The word to find is "constraint". Copy each line of the material that contains it.

####

==> config.mk <==
export PLATFORM = sky130hd
export DESIGN_NAME = resid_alu
export DESIGN_NICKNAME = d
export VERILOG_FILES = /design/src/rtl/resid_alu.sv
export SDC_FILE = /design/constraint.sdc
export NUM_CORES = 2
export LEC_CHECK = 0
export BUFFER_PORTS_ARGS = -buffer_cell sky130_fd_sc_hd__buf_2
export CORE_ASPECT_RATIO = 0.9
export CORE_MARGIN = 4
export CORE_UTILIZATION = 46
export DETAILED_ROUTE_END_ITERATION = 12
export GPL_ROUTABILITY_DRIVEN = 0
export PLACE_DENSITY_LB_ADDON = 0.12
export SETUP_SLACK_MARGIN = 0.4
export SLEW_MARGIN = 0
export SYNTH_ARGS = -nofsm -noshare
export SYNTH_HDL_FRONTEND = slang
export SYNTH_SLANG_ARGS = --single-unit
==> constraint.sdc <==
create_clock -name clk -period 1.09 [get_ports clk]
set_clock_uncertainty 0.05 [all_clocks]
set_input_delay 0.218 -clock clk [delete_from_list [all_inputs] [get_ports clk]]
set_output_delay 0.218 -clock clk [all_outputs]
set_load 0.01 [all_outputs]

####

#### SOLUTION FOR THIS EXERCISE:
export SDC_FILE = /design/constraint.sdc
==> constraint.sdc <==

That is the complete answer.